最後に翼に面会し真実を話すことから償いが始まると説得するが翼はとうとう審判でも何も答えなかった。
被害者に対し反省の想いが深まっていないことで初等少年院に行くことが決まった。
そして損害賠償請求を起こさない事を条件に、
優斗がしていたことを公にしない、
翼が本当に更生した姿を見せてほしい事をお願いされ吉永は「わかりました」と答えた
 
翼は2年間少年院にいて中学卒業の資格を得ていたが、
出院直前に担当教官から贖罪の気持ちが深まっているかに関しては疑問が残ると言われた。
吉永がいつも立ち寄る駅前の居酒屋で翼はアルバイトしていたが、
吉永は異動を命じられ翼と一緒に行こうとすると通信教育をやめて料理人になりたいと言いだした。

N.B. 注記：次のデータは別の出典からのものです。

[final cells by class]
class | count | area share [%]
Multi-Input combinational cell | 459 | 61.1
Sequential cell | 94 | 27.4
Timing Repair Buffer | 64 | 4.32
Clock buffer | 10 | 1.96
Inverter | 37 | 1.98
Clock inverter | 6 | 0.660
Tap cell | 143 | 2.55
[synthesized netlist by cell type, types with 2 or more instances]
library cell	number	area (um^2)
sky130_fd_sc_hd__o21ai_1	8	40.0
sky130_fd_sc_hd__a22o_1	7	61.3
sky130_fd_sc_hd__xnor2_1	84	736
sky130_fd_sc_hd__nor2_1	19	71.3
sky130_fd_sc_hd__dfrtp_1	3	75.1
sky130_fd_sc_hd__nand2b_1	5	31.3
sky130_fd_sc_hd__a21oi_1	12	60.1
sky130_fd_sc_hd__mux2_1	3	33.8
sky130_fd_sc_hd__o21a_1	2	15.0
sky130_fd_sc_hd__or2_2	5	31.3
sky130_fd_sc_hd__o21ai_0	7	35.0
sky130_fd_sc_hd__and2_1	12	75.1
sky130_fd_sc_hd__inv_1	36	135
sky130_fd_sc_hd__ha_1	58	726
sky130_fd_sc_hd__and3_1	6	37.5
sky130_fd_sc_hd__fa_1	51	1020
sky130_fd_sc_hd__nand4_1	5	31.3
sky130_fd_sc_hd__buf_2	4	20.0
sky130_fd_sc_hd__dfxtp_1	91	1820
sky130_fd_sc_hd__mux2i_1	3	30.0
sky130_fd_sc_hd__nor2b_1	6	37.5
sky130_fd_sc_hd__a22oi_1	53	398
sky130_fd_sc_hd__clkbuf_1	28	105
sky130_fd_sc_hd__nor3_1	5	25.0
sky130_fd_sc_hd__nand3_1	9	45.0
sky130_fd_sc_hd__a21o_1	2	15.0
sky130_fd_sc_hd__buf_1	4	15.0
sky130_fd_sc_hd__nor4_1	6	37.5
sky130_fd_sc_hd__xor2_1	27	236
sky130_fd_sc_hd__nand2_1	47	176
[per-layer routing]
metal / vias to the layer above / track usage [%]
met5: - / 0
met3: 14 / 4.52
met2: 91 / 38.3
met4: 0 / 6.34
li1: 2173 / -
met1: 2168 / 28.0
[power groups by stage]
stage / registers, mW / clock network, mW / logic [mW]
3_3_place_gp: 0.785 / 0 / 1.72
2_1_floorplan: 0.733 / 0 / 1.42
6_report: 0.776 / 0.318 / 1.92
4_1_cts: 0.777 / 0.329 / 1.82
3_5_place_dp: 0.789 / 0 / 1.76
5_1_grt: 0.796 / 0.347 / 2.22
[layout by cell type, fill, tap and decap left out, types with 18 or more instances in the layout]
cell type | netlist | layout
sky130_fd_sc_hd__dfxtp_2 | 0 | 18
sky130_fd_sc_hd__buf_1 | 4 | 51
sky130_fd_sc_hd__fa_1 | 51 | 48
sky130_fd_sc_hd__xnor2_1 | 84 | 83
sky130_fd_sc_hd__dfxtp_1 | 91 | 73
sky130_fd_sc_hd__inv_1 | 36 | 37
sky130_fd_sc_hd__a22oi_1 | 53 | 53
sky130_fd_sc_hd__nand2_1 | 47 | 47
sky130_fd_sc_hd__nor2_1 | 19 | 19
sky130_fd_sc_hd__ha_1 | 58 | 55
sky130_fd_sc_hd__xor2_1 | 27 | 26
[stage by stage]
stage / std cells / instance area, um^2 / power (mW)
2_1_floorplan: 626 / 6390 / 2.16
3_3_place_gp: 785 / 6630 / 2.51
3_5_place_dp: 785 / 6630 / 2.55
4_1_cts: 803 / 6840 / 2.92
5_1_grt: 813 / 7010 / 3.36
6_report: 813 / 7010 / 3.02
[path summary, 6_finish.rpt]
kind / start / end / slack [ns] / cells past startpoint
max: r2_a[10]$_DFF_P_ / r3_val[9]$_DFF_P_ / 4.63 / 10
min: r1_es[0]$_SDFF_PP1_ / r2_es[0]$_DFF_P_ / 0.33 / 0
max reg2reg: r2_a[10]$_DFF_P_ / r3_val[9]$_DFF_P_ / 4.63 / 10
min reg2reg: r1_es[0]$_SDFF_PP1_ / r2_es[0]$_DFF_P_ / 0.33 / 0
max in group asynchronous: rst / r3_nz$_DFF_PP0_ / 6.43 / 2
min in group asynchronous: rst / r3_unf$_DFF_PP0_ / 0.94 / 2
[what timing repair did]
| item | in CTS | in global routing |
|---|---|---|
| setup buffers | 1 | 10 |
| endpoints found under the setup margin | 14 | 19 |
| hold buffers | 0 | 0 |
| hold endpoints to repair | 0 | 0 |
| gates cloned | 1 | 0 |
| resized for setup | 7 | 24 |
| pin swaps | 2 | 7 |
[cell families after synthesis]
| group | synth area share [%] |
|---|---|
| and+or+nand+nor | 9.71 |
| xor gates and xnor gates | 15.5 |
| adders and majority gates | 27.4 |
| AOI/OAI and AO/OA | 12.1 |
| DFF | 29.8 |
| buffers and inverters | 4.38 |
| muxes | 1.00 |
What follows belongs to an exercise in optimizing a design on an open flow for small area and a short achievable clock period; a production flow would make more cautious choices. Only simulation tests tie the RTL to the original design; equivalence was not proved.

## flow/design.v (module list and top-level ports; edited modules follow where they fit)
// module mac_corner: 1672 lines
// module mac_edge: 1673 lines
// module mac_inner: 1529 lines
// module fa_x: 10 lines
// module ha_x: 9 lines
// module pe_os: 17 lines
// module systolic_array_os: 303 lines
module systolic_array_os #(
    DATA_WIDTH = 16,
    ACC_WIDTH = 64
    )(
    input logic clk,
    input logic rstn,
    input logic acc_en,
    input logic signed [DATA_WIDTH-1:0] data_0_i,
    input logic signed [DATA_WIDTH-1:0] data_1_i,
    input logic signed [DATA_WIDTH-1:0] data_2_i,
    input logic signed [DATA_WIDTH-1:0] data_3_i,
    input logic signed [DATA_WIDTH-1:0] weight_0_i,
    input logic signed [DATA_WIDTH-1:0] weight_1_i,
    input logic signed [DATA_WIDTH-1:0] weight_2_i,
    input logic signed [DATA_WIDTH-1:0] weight_3_i,
    output logic signed [ACC_WIDTH-1:0] acc_res_pe0_o,
    output logic signed [ACC_WIDTH-1:0] acc_res_pe1_o,
    output logic signed [ACC_WIDTH-1:0] acc_res_pe2_o,
    output logic signed [ACC_WIDTH-1:0] acc_res_pe3_o,
    output logic signed [ACC_WIDTH-1:0] acc_res_pe4_o,
    output logic signed [ACC_WIDTH-1:0] acc_res_pe5_o,
    output logic signed [ACC_WIDTH-1:0] acc_res_pe6_o,
    output logic signed [ACC_WIDTH-1:0] acc_res_pe7_o,
    output logic signed [ACC_WIDTH-1:0] acc_res_pe8_o,
    output logic signed [ACC_WIDTH-1:0] acc_res_pe9_o,
    output logic signed [ACC_WIDTH-1:0] acc_res_pe10_o,
    output logic signed [ACC_WIDTH-1:0] acc_res_pe11_o,
    output logic signed [ACC_WIDTH-1:0] acc_res_pe12_o,
    output logic signed [ACC_WIDTH-1:0] acc_res_pe13_o,
    output logic signed [ACC_WIDTH-1:0] acc_res_pe14_o,
    output logic signed [ACC_WIDTH-1:0] acc_res_pe15_o
    );
  // ...
==> flow/flow/run.sh <==
#!/bin/bash
# Layout flow: the standard flow (standard.sh) with these changes.
#  1. Synthesis maps the RTL's one-bit adder modules (fa_x, ha_x) straight
#     onto the library's full and half adder cells (fa_map.v), before Yosys's
#     "synth" runs, and skips the quick ABC pass inside "synth" (-noabc).
#     The compressor trees then come out exactly as the RTL writes them, and
#     extract_fa only looks for further full adders (-fa): the half adders
#     are all written out, and the ones it would find are parts of other
#     logic that it could only build with inverters around them.
#  3. Every input and output port still gets its own buffer, but a plain
#     buffer cell (BUF_CELL) rather than the delay buffer buffer_ports picks
#     by itself; timing repair resizes them as needed.
# Each tool's output goes to synth.log and layout.log here (and ORFS's own
# logs under orfs/logs).
set -euo pipefail
BUF_CELL=sky130_fd_sc_hd__buf_1
HERE=$PWD
cp flow/abc.script abc.script
cp flow/fa_map.v fa_map.v
{
  echo 'proc synth {args} {'
  echo '  if {[lsearch -exact $args ":fine"] >= 0 && ![info exists ::adders_mapped]} {'
  echo '    set ::adders_mapped 1'
  echo "    yosys techmap -map $HERE/fa_map.v"
  echo '  }'
  echo '  yosys synth -nofsm -noshare -noabc {*}$args'
  echo '}'
  echo 'proc extract_fa {args} { yosys extract_fa -fa {*}$args }'
  echo 'proc abc {args} {'
  echo '  set i [lsearch -exact $args -script]'
  echo "  if {\$i >= 0} { set args [lreplace \$args \$i [expr {\$i+1}] -script $HERE/abc.script] }"
  echo '  yosys abc {*}$args'
  echo '}'
  tail -n +2 synth_recipe.tcl
} > my_synth.tcl
head -1 synth_recipe.tcl | grep -q 'proc synth'
sed "s#SYNTH_SCRIPT=[^ ]*#SYNTH_SCRIPT=$HERE/my_synth.tcl#" standard.sh > my_standard.sh
grep -q 'my_synth.tcl' my_standard.sh
bash my_standard.sh synth > synth.log 2>&1
export BUFFER_PORTS_ARGS="-buffer_cell $BUF_CELL"
bash standard.sh > layout.log 2>&1
==> flow/flow/abc.script <==
strash
dch
map -D 1200
topo
stime -c
buffer -c
upsize -c
dnsize -c
==> flow/flow/fa_map.v <==
// Maps the RTL's one-bit adders (fa_x, ha_x) onto the library's adder cells.
module fa_x (input a, input b, input c, output s, output co);
  sky130_fd_sc_hd__fa_1 _TECHMAP_REPLACE_ (.A(a), .B(b), .CIN(c), .SUM(s), .COUT(co));
endmodule

module ha_x (input a, input b, output s, output co);
  sky130_fd_sc_hd__ha_1 _TECHMAP_REPLACE_ (.A(a), .B(b), .SUM(s), .COUT(co));
endmodule
==> flow/standard.sh <==
#!/bin/bash
# synth_recipe.tcl (not shown) runs the flow's synth.tcl, then flattens the netlist and writes it again
# the make line also repeats each setting of config.mk as NAME=value (left out here)
make -C /OpenROAD-flow-scripts/flow DESIGN_CONFIG=/design/flow/config.mk WORK_HOME=/design/flow/orfs CLKGATE_MAP_FILE= SYNTH_SCRIPT=/design/flow/synth_recipe.tcl "${@:-finish}"
==> flow/config.mk <==
export PLATFORM = sky130hd
export DESIGN_NAME = systolic_array_os
export DESIGN_NICKNAME = systolic_array_os
export VERILOG_FILES = /design/flow/design.v
export SDC_FILE = /design/flow/constraint.sdc
export NUM_CORES = 8
export LEC_CHECK = 0
export CAP_MARGIN = 20
export CORE_MARGIN = 2
export CORE_UTILIZATION = 40
export CTS_CLUSTER_DIAMETER = 120
export CTS_CLUSTER_SIZE = 24
export SETUP_SLACK_MARGIN = 4.65
export SLEW_MARGIN = 20
==> flow/constraint.sdc <==
create_clock -name core_clock -period 10.0 [get_ports {clk}]
set_input_delay 2.0000 -clock core_clock [delete_from_list [all_inputs] [get_ports {clk}]]
set_output_delay 2.0000 -clock core_clock [all_outputs]
set_load 0.01 [all_outputs]
==> results.txt, run 1 <==
die width 649 um; final setup fails 0; Top FF cell, synth dfrtp_1; Fill cells 38700; Leading cell kind multi-input combinational cells; final hold vios 0; synth cell count leaders xor2_1 (2389), nand2_1 (2277), fa_1 (2242); core area 416000 um2; Worst-Skew Late Latency 0.93 ns; met3 usage 5.66%; Detailed Routing Iterations Pass 1 9; Final Core Density 46.5%; Yosys top cell area share 26.9%; GRT Residual Overflow 0; layout cells sized above 1 16.6%; hold depth 2; XOR/XNOR Fraction of Synth Area 13.5%; fraction of area in multi-input gates 62.1%; Hold WS 0.494 ns; reg2reg start pe_3.w_o[4]$_DFFE_PP_; Multi-input comb cells 13000; CTS sink cnt 1472; R2R Path End u_mac_7.acc_r[33]$_DFFE_PN0P_; post-synthesis sequential area ratio 23.6%; first-pass GRT wire length 877000 um; CP max stage cell dfrtp_1; DR WL/cell 25.0 um; clkbuf count 125; RSZ-0062 raised after global routing yes; setup TNS 0 ns; WL met1 226000 um; inverter count 1046; initial DRC count 13400; DR WL met3 52400 um; status no timing/DRC/antenna violations
==> run 2, diff against run 1 <==
--- a/flow/config.mk
+++ b/flow/config.mk
@@ -11,4 +11,4 @@
 export CTS_CLUSTER_DIAMETER = 120
 export CTS_CLUSTER_SIZE = 24
-export SETUP_SLACK_MARGIN = 4.65
+export SETUP_SLACK_MARGIN = 4.5
 export SLEW_MARGIN = 20
==> results.txt, run 2 <==
register bit total from synthesis 1472; Worst-Skew Late Latency 0.93 ns (about the same); number of library cell types mapped by synthesis 72; post-place setup slack 3.20 ns; reg2reg start pe_9.w_o[0]$_DFFE_PP_; hold endpoint v1$_DFFE_PN0P_; Post-Route Skew 0.0732 ns; Max H-tree Level 3; RSZ-0062 raised after global routing yes; Slew Viols, Final 0; Reg clk slew, reported paths 0.10 ns; Post-synth EDFFs 504; number of global-route vias before repair 134000; cell count after synthesis 17400; total CTS buffers 101; Final HPWL DP 412000 um; hold_sp v1$_DFFE_PN0P_; largest net degree at the start of global routing 214; crit path setup slack, layout 4.49 ns; Via density 5.72; die width 649 um (unchanged); hold depth 2 (unchanged); Crit Path Category in -> reg; synth top area cells fa_1 (27%), dfrtp_1 (15%), xor2_1 (13%); Overall Global Routing Usage 26.9%; area delta synth->final 11.6%; Max clock buf depth 4; crit path time final 5.51 ns; core area 416000 um2 (unchanged); R2R setup slack 4.60 ns; TritonCTS clock tree built; Reg2Reg Depth 18; Worst Tran Pin Value 1.13 ns; Post-DP Area 171000 um2; max-cap violation count 0; Yosys top cell area share 26.9% (unchanged); Final Cycle Share 55.1%; status no timing/DRC/antenna violations; area leader, netlist fa_1; layout cells sized above 1 11.6% (-5.0 points); Fill cells 39400 (+1.9%); Crit. End Element flop; # IOs 1155; Critical Path RT 10.74 ns; f_max 181 MHz; port bufs 1154; synthesized area 167000 um2; initial antenna violation count 64; setup TNS 0 ns (unchanged); synth cell count leaders xor2_1 (2389), nand2_1 (2277), fa_1 (2242); final setup fails 0 (unchanged); most frequent cells in the layout xor2_1 (2348), nand2_1 (2249), fa_1 (2188); design area 186000 um2; root buf cell clkbuf_16; Synth warnings 8; hold_buf cts 0; Hold WC Path Type reg -> reg; Core Rows 237; gp weighted congestion 0.905; Top FF cell, synth dfrtp_1; ys async rst share 65.8%; Final Routed Wirelength 584000 um; critical path peak fanout 17; Initial Util 40.1%; R2R Path End u_mac_13.acc_r[26]$_DFFE_PN0P_; ANT nets after route 0; count leader, synth xor2_1; post-synthesis sequential area ratio 23.6% (unchanged); Worst setup SP type input port; Slew Limit Headroom 24.5%; die height 649 um; most common cell after layout, fill and taps aside xor2_1; Mapped Avg Cell Area 9.58 um2; first-pass GRT wire length 868000 um (-1.0%); critical path arrival 6.25 ns; initial DRC count 12900 (-3.6%); CTS sink cnt 1472 (unchanged); DR WL/cell 24.9 um (-0.51%); DR DRC count 0; Vias 134000; GRT Residual Overflow 0 (unchanged); Die ar. 422000 um2; final hold vios 0 (unchanged); Detailed Routing Iterations Pass 1 7 (-2); Layout Nets 20900
-- run 2: cell types whose count changed in the layout (fill, tap and decap cells not counted), moves of 42 or more --
cell	previous run	this run
buf_6	107	56
buf_1	1040	1120
buf_4	1205	944
buf_12	219	160
fa_1	2074	2188
a21oi_1	345	400
clkinv_1	29	71
o21ai_0	868	912
dfrtp_1	893	936
o22ai_1	1829	1885
ha_4	59	16
fa_2	168	54
dfrtp_2	75	32
ha_1	602	647
-- run 2: cells by family after synthesis --
kind of cell             after synthesis  share of synthesized area (%)
AO/OA/AOI/OAI                       3892                           14.1
AND/OR/NAND/NOR                     3536                           8.67
buffers and inverters               3015                           8.18
adder cells (fa/ha/maj)             2905                           31.9
XOR/XNOR                            2577                           13.5
flip-flops                          1472                           23.6
other                                  1                        0.00225
-- run 2: critical path, cell delays in order --
cell,delay (ns)
buf_1,0.07
clkinv_1,0.75
o22ai_1,0.53
xor2_1,0.14
fa_1,0.46
fa_1,0.52
fa_1,0.43
fa_1,0.41
fa_1,0.47
ha_1,0.28
nand2_1,0.06
o21ai_0,0.08
-- run 2: through the flow --
step / std cells / hold WS, ns / utilization (%)
finish: 23500 / 0.493 / 44.8
global route: 23500 / 0.532 / 44.7
CTS: 23300 / 0.501 / 43.8
detailed placement: 22400 / 0.477 / 41.0
global placement: 22400 / 0.465 / 41.0
floorplan: 17400 / 0.423 / -
-- run 2: layout make-up --
| type | count | area, um2 | share of cell area, % |
|---|---|---|---|
| multi-input cells | 13000 | 117000 | 62.7 |
| flip-flops and latches | 1472 | 39400 | 21.2 |
| repair buffers | 2311 | 15400 | 8.27 |
| well taps | 5497 | 6880 | 3.70 |
| inverters | 1046 | 4100 | 2.21 |
| clock buffers | 123 | 2710 | 1.45 |
| clock inverters | 59 | 790 | 0.424 |
| diodes | 33 | 82.6 | 0.0444 |
-- run 2: routing by layer --
| layer | share of wire (%) | global-route usage, % |
|---|---|---|
| met1 | 39 | 34.2 |
| met2 | 46 | 42.4 |
| met3 | 8.5 | 5.35 |
| met4 | 6.9 | 16.0 |
| met5 | 0.030 | 0 |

あの場所なら翼はやり直せると期待して1人で甲府に行く事にした。
 
出院してから2年経ち翼は来年には調理師免許の資格を取れるため勉強をはじめていた。
吉永は約束を守るため翼を連れて藤井を訪ねる約束を神崎に取りつけてもらった。
だが、待ち合わせ場所に翼は来なかった。
店の従業員に事件の事を知られ自分が作ったまかないを捨てられた事で店を飛び出してしまったのだ。
 
やっと連絡がとれた翼から「あの場所で待ってる」と電話を切られペロのお墓で自殺するのではと不安になり急いで駆け付けると暗闇に立っている翼を見付けます。
翼は事件の日、ハムスターを殺させている優斗に対して怒りがわいてきたのだ。
自殺など考えてなく優斗を殺そうとしてメールで呼び出したが急に怖くなり誰かに止めてほしくて吉永に電話していたのです。
自殺しようとしていたと思っている吉永に本当の事が言えずに苦しんでいました。
 
自分の作った料理を吉永がおいしく食べているのを見て翼は嬉しくて泣いていた。
その姿をみた吉永は本当の事を聞いても成長した姿が見れるから生きていてよかったと話す。
だが藤井はそれすらもできないのだと伝えると優斗を大切にしている人の心も殺したんだと心から気付きます。
 
翼は何が更生が分からないが謝りたいと思い藤井に謝罪した。
優斗を恨んでいた事を正直に話すが今では取り返しのつかないことをしたと頭を下げ優斗の写真を掴み泣きながら「ごめん」と何回も謝った。
最後に線香をあげてもいいから二度と来るなと藤井に言われ吉永は翼の背中をみつめ、もう1人にはさせないと思うのだ。